Xi's Promises: Taiwan and the Economy
The future of China after the Party Congress - the President must prove that China's economic development is not a threat to other countries and the stability of the world order
Croatian foreign policy commentator and expert on China, Jasna Plevnik, points out that Xi Jinping's strength on the domestic front stems from the country's economic growth.
- President Xi Jinping's political power and popularity is based on increasing China's economic and social progress and reducing corruption and with that he fulfilled his 2012 promises to ensure a better life for all Chinese. Xi was not the only Chinese leader who pursued a policy of eradicating poverty, but he worked hard to do so. In 2021, extreme poverty in the western regions and rural areas of China ended.
Ensuring prosperity for all Chinese residents is precisely the main Chinese characteristic that distinguishes Chinese socialism from other social systems. President Xi believes that the goals of shared prosperity are being undermined by large corporations that rely on temporary workers and freelancers to create poverty. That's why he recently adopted measures that force them to hire permanent full-time employees - says Jasna Plevnik.
She explaines the differences between the current president and some of his predecessors at the head of China.
- Unlike past leaders Deng Xiaoping, Jiang Zemin, and even Hu Jintao, he found himself in a situation where he had to prove to countries in the region and the whole world that China's economic development is not a threat to other countries and the stability of the world order. He upgraded Deng's policy of an open China with the policy of China as an important actor of global governance working on the development of international relations in the direction of multipolarity, interdependence and multilateralism - points out Plevnik.
Will China, as potentially the most powerful country in the world, act aggressively?
- International relations in the next decade should not remain the same as now, but they should not change even through war and chaos, and that is the crux of the matter. No one knows what the new world will look like.

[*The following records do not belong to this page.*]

### config.mk
export PLATFORM = sky130hd
export DESIGN_NAME = lsu_regfile
export DESIGN_NICKNAME = d
export VERILOG_FILES = /design/src/hw/lsu_pkg.sv /design/src/hw/lsu_regfile.sv
export SDC_FILE = /design/constraint.sdc
export NUM_CORES = 1
export LEC_CHECK = 0
export ABC_AREA = 1
export BUFFER_PORTS_ARGS = -buffer_cell sky130_fd_sc_hd__buf_2
export CAP_MARGIN = 10
export CELL_PAD_IN_SITES_DETAIL_PLACEMENT = 0
export CELL_PAD_IN_SITES_GLOBAL_PLACEMENT = 1
export CORE_ASPECT_RATIO = 0.75
export CORE_UTILIZATION = 30
export DETAILED_ROUTE_END_ITERATION = 10
export PLACE_DENSITY = 0.76
export SKIP_LAST_GASP = 1
export SYNTH_ARGS = -nofsm -noshare
export SYNTH_HDL_FRONTEND = slang
export SYNTH_SLANG_ARGS = --single-unit
### constraint.sdc
create_clock -name clk -period 8.75 [get_ports clk]
set_input_delay 0.875 -clock clk [delete_from_list [all_inputs] [get_ports clk]]
set_output_delay 0.875 -clock clk [all_outputs]
set_load 0.05 [all_outputs]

The line between democracies and autocracies is not clear. There are democracies in Europe that behave like autocracies. From the American perspective, the world should be afraid of China, even though the US has been such a superpower for thirty years, unfortunately, that does not work on policies for further democratization of international relations and behaves openly autocratically in international relations. Lately, America has been pushing the narrative of dividing the world into democracies and autocracies in order to more easily secure allies under the label of democracy for its not ideological, but technological war against the development of China.
China believes in the superiority of its system, but it does not want any country in the world to copy its system or impose it on others, unlike the USA, which also did it militarily.

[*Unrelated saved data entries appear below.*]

==> src/hw/lsu_pkg.sv <==
package lsu_pkg;

    // Data path and lane geometry.
    localparam int DATA_W = 32;
    localparam int MASK_W = DATA_W / 8;

    // Register file geometry.
    localparam int REG_IDX_W = 3;
    localparam int NUM_REGS = 1 << REG_IDX_W;

    // Encoded operation word.
    localparam int OP_W = 15;
    localparam int OFF_W = 5;

    // Addresses with this bit set go out on the register bus.
    localparam int RCN_ADDR_BIT = 31;

    // Access type, taken from operation bits 12:11.
    typedef enum logic [1:0]
    {
        LS_BYTE = 2'd0,
        LS_HALF = 2'd1,
        LS_WORD = 2'd2,
        LS_XCHG = 2'd3
    } ls_type_e;

endpackage

==> src/hw/lsu_retire.sv <==
module lsu_retire
(
    input  logic                           clk,
    input  logic                           rst,

    input  logic                           ld_issue,
    input  logic                           ptr_issue,
    input  logic [lsu_pkg::REG_IDX_W-1:0]  issue_wbreg,
    input  logic [lsu_pkg::REG_IDX_W-1:0]  issue_ptr_reg,
    input  logic [lsu_pkg::DATA_W-1:0]     issue_ptr_next,
    input  logic [lsu_pkg::MASK_W-1:0]     issue_mask,

    input  logic [lsu_pkg::DATA_W-1:0]     rdata,

    output logic                           wb_store_en,
    output logic [lsu_pkg::REG_IDX_W-1:0]  wb_store_reg,
    output logic [lsu_pkg::DATA_W-1:0]     wb_store_data,

    output logic                           wb_ptr_en,
    output logic [lsu_pkg::REG_IDX_W-1:0]  wb_ptr_reg,
    output logic [lsu_pkg::DATA_W-1:0]     wb_ptr_data
);

    import lsu_pkg::*;

    logic [2:0]            ld_d;
    logic [2:0]            ptr_d;
    logic [REG_IDX_W-1:0]  wbreg_d [3];
    logic [REG_IDX_W-1:0]  ptr_reg_d [3];
    logic [DATA_W-1:0]     ptr_next_d [3];
    logic [MASK_W-1:0]     mask_d [3];
    logic [DATA_W-1:0]     data_in;

    always_ff @(posedge clk or posedge rst)
    begin
        if (rst)
        begin
            ld_d  <= '0;
            ptr_d <= '0;
        end
        else
        begin
            ld_d  <= {ld_d[1:0], ld_issue};
            ptr_d <= {ptr_d[1:0], ptr_issue};
        end
    end

    always_ff @(posedge clk)
    begin
        wbreg_d    <= '{issue_wbreg, wbreg_d[0], wbreg_d[1]};
        ptr_reg_d  <= '{issue_ptr_reg, ptr_reg_d[0], ptr_reg_d[1]};
        ptr_next_d <= '{issue_ptr_next, ptr_next_d[0], ptr_next_d[1]};
        mask_d     <= '{issue_mask, mask_d[0], mask_d[1]};
        // Memory data arrives one cycle after the request.
        data_in    <= rdata;
    end

    // The lane mask picks the part of the word that was read.
    always_comb
    begin
        case (mask_d[2])
            4'b0011: wb_store_data = {16'd0, data_in[15:0]};
            4'b1100: wb_store_data = {16'd0, data_in[31:16]};
            4'b0001: wb_store_data = {24'd0, data_in[7:0]};
            4'b0010: wb_store_data = {24'd0, data_in[15:8]};
            4'b0100: wb_store_data = {24'd0, data_in[23:16]};
            4'b1000: wb_store_data = {24'd0, data_in[31:24]};
            default: wb_store_data = data_in;
        endcase
    end

    assign wb_store_en  = ld_d[2];
    assign wb_store_reg = wbreg_d[2];

    assign wb_ptr_en   = ptr_d[2];
    assign wb_ptr_reg  = ptr_reg_d[2];
    assign wb_ptr_data = ptr_next_d[2];

endmodule

==> config.mk <==
export PLATFORM = sky130hd
export DESIGN_NAME = lsu_retire
export DESIGN_NICKNAME = d
export VERILOG_FILES = /design/src/hw/lsu_pkg.sv /design/src/hw/lsu_retire.sv
export SDC_FILE = /design/constraint.sdc
export NUM_CORES = 1
export LEC_CHECK = 0
export BUFFER_PORTS_ARGS = -buffer_cell sky130_fd_sc_hd__buf_2
export CAP_MARGIN = 20
export CORE_MARGIN = 8
export CORE_UTILIZATION = 50
export CTS_BUF_LIST = sky130_fd_sc_hd__clkbuf_4
export CTS_CLUSTER_DIAMETER = 30
export DETAILED_ROUTE_END_ITERATION = 12
export GPL_ROUTABILITY_DRIVEN = 0
export HOLD_SLACK_MARGIN = 0.03
export MAX_ROUTING_LAYER = met4
export PLACE_DENSITY_LB_ADDON = 0.3
export SLEW_MARGIN = 20
export SYNTH_ARGS = -nofsm -noshare
export SYNTH_HDL_FRONTEND = slang
export SYNTH_SLANG_ARGS = --single-unit
==> constraint.sdc <==
create_clock -name clk -period 1.61 [get_ports clk]
set_input_delay 0.0805 -clock clk [delete_from_list [all_inputs] [get_ports clk]]
set_output_delay 0.0805 -clock clk [all_outputs]
set_load 0.05 [all_outputs]
## Word level (Yosys, flattened, before mapping)

Cells that the tools add are included.

- Output and inout port bits: 72
- Register bits: 164
- Input port bits: 78

- Muxes and demuxes: 1
- Equality and inequality tests: 6

Operators with widths:

| operator | count |
|---|---|
| 32-bit one-hot mux with 6 select lines | 1 |
| 4-bit by 2-bit equality test with 1-bit output, second input constant | 2 |
| 4-bit equality test, second input constant | 2 |
| 4-bit by 1-bit equality test with 1-bit output, second input constant | 1 |
| 4-bit by 3-bit equality test with 1-bit output, second input constant | 1 |

## Logic depth before layout (Yosys ltp)

Gate-level depths: netlist of the first run.

- Word-level depth: 2
- Gate-level depth with buffers: 4

## Worst setup path before layout of the first run

OpenSTA, ideal clock, no wires.

- Kind: register to output
- From: reg mask_d[2] (netlist name)
- To: out wb_store_data[10] (netlist name)
- Arrival time: 1724 ps
- Data required time: 1529 ps
- Cell stages (with the launch flop): 5
- Path slack: -194 ps
- Cell sequence: dfxtp_1 > and2_1 > clkbuf_1 > a22oi_1 > o2bb2ai_1

- Longest elaborated chain between the ends: 2

Ends and longest elaborated chain:

| element | line | source |
|---|---|---|
| from (decl) | lsu_retire.sv:31 | `logic [MASK_W-1:0] mask_d [3];` |
| from (signal assigned) | lsu_retire.sv:53 | `mask_d <= '{issue_mask, mask_d[0], mask_d[1]};` |
| 4-bit equality test (tied with other cells) | lsu_retire.sv:61 | `case (mask_d[2])` |
| 32-bit one-hot mux with 6 select lines * | lsu_retire.sv:61 |  |
| to (decl) | lsu_retire.sv:17 | `output logic [lsu_pkg::DATA_W-1:0] wb_store_data,` |

Mark *: on every way between the ends. The rest lies on a longest branch, timed or not.

## Final worst setup path of the first run

- From: reg mask_d[2] (netlist name)
- To: out wb_store_data[0] (netlist name)

Same word-level chain as after synthesis.

==> run summary, run 1 <==
Reg area = 3330 um^2
Worst Tran Pin Value = 386 ps
vias per inst = 4.54
IO Port Bufs = 149
first-pass GRT wire length = 14900 um
GRT Util Overall = 0.176
nets = 566
Multi-input gate area = 743 um^2
power density over cell area = 1250 nW/um^2
#FFs+latches synth = 164
antenna cells = 0
min-delay src = issue_ptr_next[10]
Final Hold Vio Count = 0
Initial Util = 0.511
Min Clock Period, post-route = 2030 ps
core area = 8180 um^2
hold endpoint = ptr_next_d[74]
Post-Syn Area = 4180 um^2
Worst-path clk slew = 160 ps
WHS = 161 ps
final worst slack = -423 ps
Final Cycle Share = 1.26
Max Buffers Root-to-Sink = 2
final WL = 10100 um
R2R setup slack = 1130 ps
post-synthesis cell count = 276
clock skew = 18.5 ps
max-cap violation count = 0
post-layout instance area = 6320 um^2
Crit Path Class = register to primary output
area grow syn2layout = 51.3%
CTS Buf Count = 17
Seq/Total Area, Yosys = 0.792
overall power = 7.88 mW
relative slew slack = 0.741
placed inst area = 4840 um^2
clk sinks = 164
placed cells = 493
I/O pin count = 150
fillcell total = 460
CP Capture Type = primary output
failing checks = setup timing
critical path required time = 1530 ps
Leak Pwr = 2.84 nW
DR pass1 iterations = 4
Biggest register = ptr_next_d
max reg flops = 64
grt ovf = 0
Final ANT Viol Nets = 0
Max Transition Viols Final = 0
Die X = 107 um
clk root buf = clkbuf_4
top achievable clock speed = 492 MHz
vias in the first global route = 2970
commonest non-fill, non-tap cell in the layout = dfxtp_1
WL/cell = 16.6 um
Hold Path Depth = 2
crit path launch type = register
DP Wirelength = 6040 um
Remaining DRCs = 0
reg2reg end = ptr_d[1]
Layout Cells excl Fill = 606
worst r2r src = ptr_d[0]
CTS tree = yes
Critical Path Fanout Max = 8
RSZ-0062 raised after global routing = true
largest net degree at the start of global routing = 19
share of cells above drive strength 1 = 0.451
CTS H-Tree Depth = 4
worst skew pair latency = 540 ps
status = complete, but fails checks
most frequent cells in the layout = dfxtp_1 (154), buf_2 (118), dlygate4sd3_1 (78)
CP arrival = 1950 ps
Setup Viol. Count Final = 32
initial antenna violation count = 0
die height = 107 um
synth warn = 0
Std-Cell Rows = 33
VDD IR-drop max = 0.908 mV
die area = 11500 um^2
Distinct cells, synth = 24
R2R cell count = 0
Hold Path Class = input pin to register
DRT iter0 DRCs = 131
syn_nets = 354
routed vias = 2754
syn_area_per_cell = 15.2 um^2
[cell families (layout without fill, tap and decap cells)]
group / count (synthesis) / in the layout / share of synthesized area
DFF: 164 / 164 / 0.792
xor gates and xnor gates: 1 / 1 / 0.00389
AOI/OAI and AO/OA: 35 / 35 / 0.0745
buffers and inverters: 44 / 269 / 0.0745
and+or+nand+nor: 32 / 32 / 0.0548
[how the worst max path moves through the flow]
stage | endpoint | depth (start not counted) | startpoint | slack (ps)
after detailed placement | wb_store_data[6] | 4 | mask_d[2] | -120
after floorplan | wb_store_data[10] | 3 | mask_d[2] | 50
final | wb_store_data[0] | 4 | mask_d[2] | -420
after global routing | wb_store_data[0] | 4 | mask_d[2] | -560
after global placement | wb_store_data[4] | 4 | mask_d[2] | -60
after CTS | wb_store_data[6] | 5 | mask_d[1] | -400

China thinks that every country should follow what suits them. China has an economy with Chinese characteristics as well as a democracy with Chinese characteristics and has never hidden that it is socialist and has a Communist Party.
It is strange to me that the European Union, after conducting a strategic dialogue with China since 1975, remembered in 2019, that China has a different social system. Well, the fact that China has a Communist Party cannot be breaking news for Brussels after so many years of mutual cooperation - believes Jasna Plevnik.
- China does not aspire to global hegemony and has said and proven it a thousand times, but the USA, which has 800 military bases around the world, does not trust China.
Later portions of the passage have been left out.